GPT-4o Audio
GPT-4o 支持直接处理音频输入并生成音频输出,实现语音对话。
音频输入
通过 Chat Completions API 发送音频:
POST /v1/chat/completions
请求示例
import base64
from openai import OpenAI
client = OpenAI(
api_key="YOUR_API_KEY",
base_url="https://crazyrouter.com/v1"
)
# 读取音频文件并编码为 Base64
with open("question.wav", "rb") as f:
audio_base64 = base64.b64encode(f.read()).decode("utf-8")

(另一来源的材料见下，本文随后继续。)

## config.mk

```make
export PLATFORM = sky130hd
export DESIGN_NAME = axi_sram_read_slave_flat
export DESIGN_NICKNAME = d
export VERILOG_FILES = /design/src/rtl/axi_sram_read_slave_if.sv /design/src/rtl/axi_sram_read_slave.sv /design/src/flat_wrapper.sv
export SDC_FILE = /design/constraint.sdc
export NUM_CORES = 1
export LEC_CHECK = 0
export CAP_MARGIN = 20
export CORE_MARGIN = 2
export CORE_UTILIZATION = 45
export DETAILED_ROUTE_END_ITERATION = 10
export GPL_TIMING_DRIVEN = 1
export PLACE_DENSITY = 0.87
export RECOVER_POWER = 50
export SETUP_SLACK_MARGIN = 0.5
export SLEW_MARGIN = 0
export SYNTH_ARGS = -nofsm -noshare
export SYNTH_HDL_FRONTEND = slang
export SYNTH_SLANG_ARGS = --single-unit
```

## constraint.sdc

```tcl
create_clock -name clock -period 10 [get_ports clock]
set_clock_uncertainty 0.1 [all_clocks]
set_input_delay 2 -clock clock [delete_from_list [all_inputs] [get_ports clock]]
set_output_delay 2 -clock clock [all_outputs]
set_load 0.1 [all_outputs]
```

## src/rtl/axi_sram_read_slave_if.sv

```systemverilog
// AXI read-channel bundle (AR + R) between the interconnect and the
// SRAM read slave. The master side drives AR and RREADY; the slave side
// drives ARREADY and the R beat.
//
// Handshake rule for both channels: a transfer happens on a rising clock
// edge where VALID and READY are both high. VALID, once raised, holds its
// payload until that edge. VALID never waits on READY.
interface axi_sram_read_slave_if #(
  parameter int ID_W   = 8,
  parameter int ADDR_W = 32,
  parameter int DATA_W = 32,
  parameter int LEN_W  = 4
);
  logic [ID_W-1:0]   ARID;
  logic [ADDR_W-1:0] ARADDR;
  logic [LEN_W-1:0]  ARLEN;
  logic [2:0]        ARSIZE;
  logic [1:0]        ARBURST;
  logic              ARVALID;
  logic              ARREADY;
  logic [ID_W-1:0]   RID;
  logic [DATA_W-1:0] RDATA;
  logic [1:0]        RRESP;
  logic              RLAST;
  logic              RVALID;
  logic              RREADY;

  modport master (
    output ARID, ARADDR, ARLEN, ARSIZE, ARBURST, ARVALID, RREADY,
    input  ARREADY, RID, RDATA, RRESP, RLAST, RVALID
  );

  modport slave (
    input  ARID, ARADDR, ARLEN, ARSIZE, ARBURST, ARVALID, RREADY,
    output ARREADY, RID, RDATA, RRESP, RLAST, RVALID
  );
endinterface

```

## src/rtl/axi_sram_read_slave.sv

```systemverilog
// AXI read slave in front of a synchronous single-port SRAM.
// Accepts one AR burst at a time (FIXED / INCR / WRAP), streams one R beat
// per cycle by presenting the next beat's word address in the same cycle
// the current beat is accepted. Illegal requests return SLVERR beats
// without touching the SRAM.
// Optional feature macro: AXI_WRAP_BURST_EN (defined = WRAP bursts served,
// undefined = WRAP requests answered with SLVERR).
module axi_sram_read_slave #(
  parameter int ID_W    = 8,
  parameter int ADDR_W  = 32,
  parameter int DATA_W  = 32,
  parameter int SRAM_AW = 14,
  parameter int LEN_W   = 4
) (
  input  logic                 clock,
  input  logic                 reset,
  axi_sram_read_slave_if.slave bus,
  input  logic                 rd_allow,
  output logic                 finish,
  output logic [SRAM_AW-1:0]   Address,
  output logic                 ReadEnable,
  input  logic [DATA_W-1:0]    DataRead,
  output logic                 state_dbg
);

  localparam int OFS = $clog2(DATA_W / 8);

  typedef enum logic {IDLE, DATA} state_t;

  state_t             state;
  logic [ID_W-1:0]    id_q;
  logic [ADDR_W-1:0]  addr_q;
  logic [2:0]         size_q;
  logic [1:0]         burst_q;
  logic [LEN_W-1:0]   cnt_q;
  logic               err_q;
`ifdef AXI_WRAP_BURST_EN
  logic [LEN_W-1:0]   len_q;
  logic [ADDR_W-1:0]  wrap_mask;
`endif

  logic               ar_legal;
  logic               last_beat;
  logic [ADDR_W-1:0]  step;
  logic [ADDR_W-1:0]  aligned;
  logic [ADDR_W-1:0]  next_addr;

  // Legality of the request currently on AR.
  always_comb begin
    ar_legal = 1'b1;
    if (int'(bus.ARSIZE) > OFS) ar_legal = 1'b0;
    if (bus.ARBURST == 2'b11)   ar_legal = 1'b0;
`ifdef AXI_WRAP_BURST_EN
    if (bus.ARBURST == 2'b10 &&
        !(int'(bus.ARLEN) == 1 || int'(bus.ARLEN) == 3 ||
          int'(bus.ARLEN) == 7 || int'(bus.ARLEN) == 15))
      ar_legal = 1'b0;
`else
    if (bus.ARBURST == 2'b10)   ar_legal = 1'b0;
`endif
  end

  // Address of the beat after the current one; stepping starts from the
  // size-aligned address so an unaligned start only affects beat 0.
  always_comb begin
    step    = ADDR_W'(1) << size_q;
    aligned = addr_q & ~(step - ADDR_W'(1));
`ifdef AXI_WRAP_BURST_EN
    wrap_mask = ((ADDR_W'(len_q) + ADDR_W'(1)) << size_q) - ADDR_W'(1);
`endif
    case (burst_q)
      2'b01:   next_addr = aligned + step;
`ifdef AXI_WRAP_BURST_EN
      2'b10:   next_addr = (aligned & ~wrap_mask) | ((aligned + step) & wrap_mask);
`endif
      default: next_addr = addr_q;
    endcase
  end

  assign last_beat = (cnt_q == '0);

  // SRAM port: first word on the AR handshake, then lookahead on accept,
  // otherwise hold the current word so RDATA stays stable during a stall.
  always_comb begin
    Address    = '0;
    ReadEnable = 1'b0;
    if (state == IDLE) begin
      if (bus.ARVALID && rd_allow && ar_legal) begin
        Address    = bus.ARADDR[SRAM_AW+OFS-1:OFS];
        ReadEnable = 1'b1;
      end
    end else if (!err_q) begin
      ReadEnable = 1'b1;
      if (bus.RREADY && !last_beat) Address = next_addr[SRAM_AW+OFS-1:OFS];
      else                          Address = addr_q[SRAM_AW+OFS-1:OFS];
    end
  end

  assign bus.ARREADY = (state == IDLE) && rd_allow;
  assign bus.RVALID  = (state == DATA);
  assign bus.RID     = id_q;
  assign bus.RDATA   = (state == DATA && !err_q) ? DataRead : '0;
  assign bus.RRESP   = err_q ? 2'b10 : 2'b00;
  assign bus.RLAST   = (state == DATA) && last_beat;
  assign finish      = (state == DATA) && bus.RREADY && last_beat;
  assign state_dbg   = (state == DATA);

  // Burst FSM: capture AR, count beats down, step the address on accept.
  always_ff @(posedge clock or negedge reset) begin
    if (!reset) begin
      state   <= IDLE;
      id_q    <= '0;
      addr_q  <= '0;
      size_q  <= '0;
      burst_q <= '0;
      cnt_q   <= '0;
      err_q   <= 1'b0;
`ifdef AXI_WRAP_BURST_EN
      len_q   <= '0;
`endif
    end else begin
      case (state)
        IDLE: begin
          if (bus.ARVALID && rd_allow) begin
            state   <= DATA;
            id_q    <= bus.ARID;
            addr_q  <= bus.ARADDR;
            size_q  <= bus.ARSIZE;
            burst_q <= bus.ARBURST;
            cnt_q   <= bus.ARLEN;
            err_q   <= !ar_legal;
`ifdef AXI_WRAP_BURST_EN
            len_q   <= bus.ARLEN;
`endif
          end
        end
        DATA: begin
          if (bus.RREADY) begin
            if (last_beat) begin
              state   <= IDLE;
              id_q    <= '0;
              addr_q  <= '0;
              size_q  <= '0;
              burst_q <= '0;
              err_q   <= 1'b0;
`ifdef AXI_WRAP_BURST_EN
              len_q   <= '0;
`endif
            end else begin
              cnt_q  <= cnt_q - LEN_W'(1);
              addr_q <= next_addr;
            end
          end
        end
        default: state <= IDLE;
      endcase
    end
  end

endmodule

```

## src/flat_wrapper.sv

```systemverilog
// flat-port wrapper written by rule: the top's interface ports become plain ports
module axi_sram_read_slave_flat 
#(
  parameter int ID_W    = 8,
  parameter int ADDR_W  = 32,
  parameter int DATA_W  = 32,
  parameter int SRAM_AW = 14,
  parameter int LEN_W   = 4
)
  (clock, reset, rd_allow, finish, Address, ReadEnable, DataRead, state_dbg, bus_ARID, bus_ARADDR, bus_ARLEN, bus_ARSIZE, bus_ARBURST, bus_ARVALID, bus_RREADY, bus_ARREADY, bus_RID, bus_RDATA, bus_RRESP, bus_RLAST, bus_RVALID);
  axi_sram_read_slave_if #(.ID_W(ID_W), .ADDR_W(ADDR_W), .DATA_W(DATA_W), .LEN_W(LEN_W)) bus_i ();
  input  logic clock;
  input  logic reset;
  input  logic rd_allow;
  output logic finish;
  output logic [SRAM_AW-1:0] Address;
  output logic ReadEnable;
  input  logic [DATA_W-1:0] DataRead;
  output logic state_dbg;
  input wire logic [$bits(bus_i.ARID)-1:0] bus_ARID;
  input wire logic [$bits(bus_i.ARADDR)-1:0] bus_ARADDR;
  input wire logic [$bits(bus_i.ARLEN)-1:0] bus_ARLEN;
  input wire logic [$bits(bus_i.ARSIZE)-1:0] bus_ARSIZE;
  input wire logic [$bits(bus_i.ARBURST)-1:0] bus_ARBURST;
  input wire logic [$bits(bus_i.ARVALID)-1:0] bus_ARVALID;
  input wire logic [$bits(bus_i.RREADY)-1:0] bus_RREADY;
  output wire logic [$bits(bus_i.ARREADY)-1:0] bus_ARREADY;
  output wire logic [$bits(bus_i.RID)-1:0] bus_RID;
  output wire logic [$bits(bus_i.RDATA)-1:0] bus_RDATA;
  output wire logic [$bits(bus_i.RRESP)-1:0] bus_RRESP;
  output wire logic [$bits(bus_i.RLAST)-1:0] bus_RLAST;
  output wire logic [$bits(bus_i.RVALID)-1:0] bus_RVALID;
  assign bus_i.ARID = bus_ARID;
  assign bus_i.ARADDR = bus_ARADDR;
  assign bus_i.ARLEN = bus_ARLEN;
  assign bus_i.ARSIZE = bus_ARSIZE;
  assign bus_i.ARBURST = bus_ARBURST;
  assign bus_i.ARVALID = bus_ARVALID;
  assign bus_i.RREADY = bus_RREADY;
  assign bus_ARREADY = bus_i.ARREADY;
  assign bus_RID = bus_i.RID;
  assign bus_RDATA = bus_i.RDATA;
  assign bus_RRESP = bus_i.RRESP;
  assign bus_RLAST = bus_i.RLAST;
  assign bus_RVALID = bus_i.RVALID;
  axi_sram_read_slave #(.ID_W(ID_W), .ADDR_W(ADDR_W), .DATA_W(DATA_W), .SRAM_AW(SRAM_AW), .LEN_W(LEN_W)) u_core (.clock(clock), .reset(reset), .bus(bus_i), .rd_allow(rd_allow), .finish(finish), .Address(Address), .ReadEnable(ReadEnable), .DataRead(DataRead), .state_dbg(state_dbg));
endmodule
```

==> out/metrics.yaml, run 1 <==
critical_path:
  critPathMostFrequentCell: "clkdlybuf4s50_1"
  startpoint_type: "primary input"
  cp-end-kind: "output pin"
  slowest_stage: "clkdlybuf4s50_1"
  path_cells: "clkdlybuf4s50_1 -> a211oi_1 -> and3_1 -> a32oi_1 -> o31ai_1 -> clkdlybuf4s50_1"
  path_class: "primary input to output pin"
  worstPathMaxFanout: 14
  slowest_delay_ps: 1200
  cp.required_ps: 7900
  arrival_ps: 5130
yosys:
  synth_common_cells: "nand2_1, dfrtp_1, and2_1, a21oi_1"
  yosysUniqueCellTypes: 72
  yosysTopAreaCellShare_pct: 28.5
  postSynthCellCount: 394
  ys_seq_elements: 35
  ys_seq_area_share_pct: 28.5
  synthArstFlopShare_pct: 100
  synthTopCellsByArea: "dfrtp_1, nand2_1, and2_1, a21oi_1, nand3_1"
  syn_area_per_cell_um2: 7.81
  yosysMostFrequentCell: "nand2_1"
  synth_edf_count: 0
  ys.flop_type: "dfrtp_1"
  ys_warn_count: 0
  syn_area_um2: 3080
  synth_top_cell_by_area: "dfrtp_1"
  synth_nets: 485
cells_and_area:
  final_util_pct: 66.0
  final_layout_size_suffix_gt1_share_pct: 6.52
  fin_nets: 596
  syn_to_final_growth_pct: 44.0
  diodes: 0
routing:
  drt-total-wl_um: 10100
  wl_per_cell_um: 17.2
  first_pass_iters: 5
  ant_nets: 0
  drc: 0
  dr.first_iter.drc_count: 366
  dr_total_vias: 3464
  drt-vias-per-instance: 5.91
place:
  hpwl_um: 7360
  globalplace.congestion: 0.921
  io_buffers: 130
die:
  start_util_pct: 45.8
  die_w_um: 86.7
  die_h_um: 86.7
  die_area_um2: 7520
  num_rows: 30
  core_um2: 6720
  ios: 148
pwr:
  power_switching_w: 0.00107
  clockPowerShare_pct: 6.7
  pwr-share-seq_pct: 16.7
  switching_share_pct: 66.2
  p_int_w: 0.000544
  cellLeakagePower_nw: 1.79
  combPwrFrac_pct: 76.7
  powerDensity_nw_per_um2: 363
  peakVddDrop_uv: 203
clock_network:
  cts_resized: 0
  postCtsHoldBufs: 0
  clk_latency_ps: 300
  clk_pin_slew_ps: 80
  clk_path_buf_depth: 2
  htree_num_levels: 2
  cts_num_sinks: 35
  cts-root-buf: "clkbuf_8"
  cts_tree: "built"
  postCtsSetupBuffers: 0
  cts_inserted_buffers: 5
timing:
  hold_viol_final: 0
  max_slew_margin_pct: -34.8
  rsz0062_at_grt: "false"
  worst_slew_pin_slew_ps: 2020
  final.setup.tns_ps: 0
  period_minus_slack_ps: 7230
  setup_violations: 0
  clock.fmax_ghz: 0.138
  finalCritPeriodShare_pct: 72.3
  drv_slew: 36
global_routing:
  grt_max_degree: 39
  grt_pass1_wl_um: 15800
  first_global_vias: 3234
  gr-usage-all-layers_pct: 26.4
  antenna_found_initial: 0
  grt_overflow: 0
run_status:
  violations: "max-capacitance violations, max-slew violations"
  outcome: "finished with violations"
run:
  drv_cap: 1
hold_path:
  min_path_type: "flip-flop to flip-flop"
-- power by group through the flow --
stage                     clock (W)  combinational (W)  sequential, W
after CTS                  0.000108            0.00123       0.000265
after global placement            0            0.00122       0.000263
after detailed placement          0            0.00123       0.000267
final                      0.000107            0.00123       0.000268
after floorplan                   0           0.000969       0.000257
after global routing       0.000113            0.00128       0.000276
-- routing by layer --
metal	global-route usage, %	share of wire (%)	vias up	routed length [µm]
met2	45.2	51	184	5140
met1	34.6	40	1633	4050
li1	-	-	1636	-
met5	0	0	-	0
met3	4.10	7.7	11	774
met4	7.67	1.0	0	104
-- per-stage QoR --
| stage | instances | hold WS, ps | total power, W | instance area (µm²) | worst slack [ps] |
|---|---|---|---|---|---|
| after floorplan | 394 | 353 | 0.00123 | 3080 | 2760 |
| after global placement | 578 | 350 | 0.00148 | 4350 | 2820 |
| after detailed placement | 578 | 361 | 0.00150 | 4350 | 2800 |
| after CTS | 586 | 386 | 0.00161 | 4440 | 2790 |
| after global routing | 586 | 405 | 0.00167 | 4430 | 2630 |
| final | 586 | 371 | 0.00161 | 4430 | 2770 |
-- critical path: cells and delay by family --
family | cells | cell delay (ps)
AO/OA/AOI/OAI | 3 | 800
buffers and inverters | 2 | 1620
AND/OR/NAND/NOR | 1 | 690
-- logic make-up after synthesis --
group	after synthesis	share of synthesized area, %
AO/OA/AOI/OAI	112	26.3
XOR/XNOR	11	3.13
AND/OR/NAND/NOR	184	31.7
flip-flops	35	28.5
adder cells (fa/ha/maj)	5	2.28
other	1	0.122
multiplexers	4	1.38
buffers and inverters	42	6.59
-- sequential cells by signal (all words and copies together) (netlist names) --
name / flops
u_core.size_q: 3
u_core.bus.RVALID: 1
u_core.bus.RID: 8
u_core.addr_q: 16
u_core.burst_q: 2
u_core.cnt_q: 4
u_core.err_q: 1
-- area by class of cell --
cell class | instances | area (µm²)
tap | 80 | 100
clock inverter | 3 | 20.0
multi-input combinational | 317 | 2000
inverter | 12 | 45.0
sequential | 35 | 876
timing repair buffer | 134 | 1320
fill | 553 | 2290
clock buffer | 5 | 68.8
-- worst paths after layout --
check,start,endpoint,slack (ps),cells past startpoint
setup / recovery,bus_ARSIZE[0],Address[3],2770,6
hold / removal,u_core.bus.RID[0],u_core.bus.RID[0],370,2
setup reg to reg,u_core.size_q[2],u_core.addr_q[6],6250,10
hold reg to reg,u_core.bus.RID[0],u_core.bus.RID[0],370,2
max in group asynchronous,reset,u_core.addr_q[1],5930,2
min in group asynchronous,reset,u_core.bus.RID[0],2710,2
-- cell usage in the layout, fill, tap and decap left out, drive strengths merged, types with 3 or more instances in the layout --
cell type and n:
nand2 61, a32oi 4, dfrtp 35, and3 7, o21ai 33, and2 34, a31oi 3, nor3 13
ha 4, o311ai 6, nand3 24, nor2 19, o31ai 7, nor4 4, nor2b 3, clkdlybuf4s50 118
o211ai 4, clkbuf 7, xnor2 9, dlygate4sd3 12, a221o 4, a31o 3, a21oi 25, inv 12
a22o 3, nand2b 5, o22ai 3
(Power assumes the default switching activity.)
==> run 2, diff against run 1 <==
--- a/config.mk
+++ b/config.mk
@@ -7,10 +7,10 @@
 export LEC_CHECK = 0
 export CAP_MARGIN = 20
 export CORE_MARGIN = 2
-export CORE_UTILIZATION = 45
+export CORE_UTILIZATION = 42
 export DETAILED_ROUTE_END_ITERATION = 10
 export GPL_TIMING_DRIVEN = 1
-export PLACE_DENSITY = 0.87
+export PLACE_DENSITY = 0.82
 export RECOVER_POWER = 50
 export SETUP_SLACK_MARGIN = 0.5
 export SLEW_MARGIN = 0
==> constraint.sdc (replaced) <==
create_clock -name clock -period 7 [get_ports clock]
set_clock_uncertainty 0.1 [all_clocks]
set_input_delay 1.4 -clock clock [delete_from_list [all_inputs] [get_ports clock]]
set_output_delay 1.4 -clock clock [all_outputs]
set_load 0.1 [all_outputs]
==> out/metrics.yaml, run 2 (synthesis gave the netlist of run 1 again) <==
run_status:
  outcome: "finished with violations"
  violations: "max-capacitance violations, max-slew violations"
clock_network:
  cts_resized: 0
  postCtsHoldBufs: 0
  clk_path_buf_depth: 2
  clk_pin_slew_ps: 70
  clk_latency_ps: 290
  htree_num_levels: 2
  cts-root-buf: "clkbuf_8"
  cts_tree: "built"
  cts_inserted_buffers: 5
  postCtsSetupBuffers: 0
  cts_num_sinks: 35
die:
  die_area_um2: 8030
  die_h_um: 89.6
  core_um2: 7180
  ios: 148
  die_w_um: 89.6
  num_rows: 31
  start_util_pct: 42.9
global_routing:
  antenna_found_initial: 0
  grt_pass1_wl_um: 15500
  grt_max_degree: 39
  gr-usage-all-layers_pct: 24.6
  grt_overflow: 0
  first_global_vias: 3173
routing:
  dr.first_iter.drc_count: 354
  drc: 0
  dr_total_vias: 3530
  drt-vias-per-instance: 5.84
  first_pass_iters: 6
  ant_nets: 0
  wl_per_cell_um: 16.7
  drt-total-wl_um: 10100
critical_path:
  ff2ff_setup_slack_ps: 3250
  r2r.worst_path.cells: 10
  rr_startpoint: "u_core.size_q[2]"
  startpoint_type: "flip-flop"
  cp.required_ps: 5500
  path_class: "flip-flop to output pin"
  worstPathMaxFanout: 20
  cp-end-kind: "output pin"
  reg2reg_to: "u_core.addr_q[6]"
  arrival_ps: 4190
pwr:
  peakVddDrop_uv: 355
  fin_total_pwr_w: 0.00235
  powerDensity_nw_per_um2: 527
  cellLeakagePower_nw: 1.83
cells_and_area:
  largest_reg_flops: 16
  finalNonFillerCells: 604
  final_cell_mix: "clkdlybuf4s50_1, nand2_1, dfrtp_1"
  diodes: 0
  final_common_cell: "clkdlybuf4s50_1"
  fin_nets: 595
  syn_to_final_growth_pct: 44.6
  regMostFlops: "u_core.addr_q"
  final_layout_size_suffix_gt1_share_pct: 8.91
  nFillCells: 635
timing:
  clock.fmax_ghz: 0.176
  worst_slew_pin_slew_ps: 1920
  rsz0062_at_grt: "false"
  finalCritPeriodShare_pct: 81.3
  final.setup.tns_ps: 0
  drv_slew: 36
  setup_violations: 0
  hold_viol_final: 0
  period_minus_slack_ps: 5690
  max_slew_margin_pct: -27.7
place:
  io_buffers: 130
  globalplace.congestion: 0.909
  dp.cells: 596
  hpwl_um: 7300
run:
  drv_cap: 1
hold_path:
  worstHoldStart: "u_core.bus.RID[0]"
  min_to: "u_core.bus.RID[0]"
  min_path_type: "flip-flop to flip-flop"
  whs_path_depth: 2
run 2: worst max-delay path: stages (launching register included):
cell,delay (ps)
dfrtp_1,770
inv_1,320
and3_1,300
fa_1,540
or3_1,380
a41oi_2,330
o31ai_2,110
nand3_1,410
nor3_2,110
xnor2_1,150
o21ai_1,150
buf_4,320
run 2: power breakdown:
group          internal (W)  leakage (nW)  switching (W)
combinational      0.000426          1.32        0.00132
clock              0.000142        0.0654      0.0000751
sequential         0.000264         0.446       0.000120
total              0.000832          1.83        0.00152
run 2: layer usage:
metal | up-vias | wire length, µm | GRT usage [%] | part of all wire (%)
met5 | - | 0 | 0 | 0
met4 | 0 | 246 | 7.19 | 2.4
met3 | 31 | 898 | 4.30 | 8.9
met2 | 202 | 5060 | 40.8 | 50
met1 | 1663 | 3850 | 33.0 | 38
li1 | 1634 | - | - | -
run 2: how the worst max path moves through the flow:
stage | startpoint | to | slack [ps]
2_1_floorplan | rd_allow | Address[11] | 960
3_3_place_gp | bus_ARSIZE[0] | Address[3] | 1800
3_5_place_dp | u_core.size_q[2] | Address[12] | 1730
4_1_cts | u_core.size_q[2] | Address[12] | 1380
5_1_grt | u_core.size_q[2] | Address[12] | 1020
6_report | u_core.size_q[2] | Address[12] | 1310
run 2: layout make-up:
| class | instances | area (µm²) | area share [%] |
|---|---|---|---|
| Clock inverter | 2 | 60.1 | 1.35 |
| Clock buffer | 6 | 72.6 | 1.63 |
| Tap cell | 99 | 124 | 2.78 |
| Inverter | 12 | 45.0 | 1.01 |
| Multi-Input combinational cell | 317 | 2000 | 44.8 |
| Timing Repair Buffer | 133 | 1280 | 28.7 |
| Sequential cell | 35 | 876 | 19.7 |
run 2: stage by stage:
stage                     area [µm²]  util (%)  setup slack (ps)  hold WS, ps
after CTS                       4460      62.2              1380          371
final                           4450      62.0              1310          363
after detailed placement        4330      60.3              1730          356
after floorplan                 3080         -               960          353
after global routing            4450      62.0              1020          407
after global placement          4330      60.3              1800          358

response = client.chat.completions.create(
model="gpt-4o-audio-preview",
messages=[
{
"role": "user",
"content": [
{"type": "text", "text": "请听这段音频并回答问题"},
{
"type": "input_audio",
"input_audio": {
"data": audio_base64,
"format": "wav"
}
}
]
}
]
)
print(response.choices[0].message.content)
音频输出
请求模型以音频格式回复:
response = client.chat.completions.create(
model="gpt-4o-audio-preview",
modalities=["text", "audio"],
audio={"voice": "nova", "format": "wav"},
messages=[
{"role": "user", "content": "用中文讲一个简短的笑话"}
]
)
# 获取文本回复
print(response.choices[0].message.content)
# 获取音频回复
if response.choices[0].message.audio:
audio_data = base64.b64decode(response.choices[0].message.audio.data)
with open("response.wav", "wb") as f:
f.write(audio_data)
支持的模型
| 模型 | 说明 |
|---|
gpt-4o-audio-preview | GPT-4o 音频预览版 |
音频格式
输入支持:wav、mp3
输出支持:wav、mp3、opus、flac、pcm16
GPT-4o Audio 可以理解音频中的语气、情感和环境声音,不仅仅是语音转文字。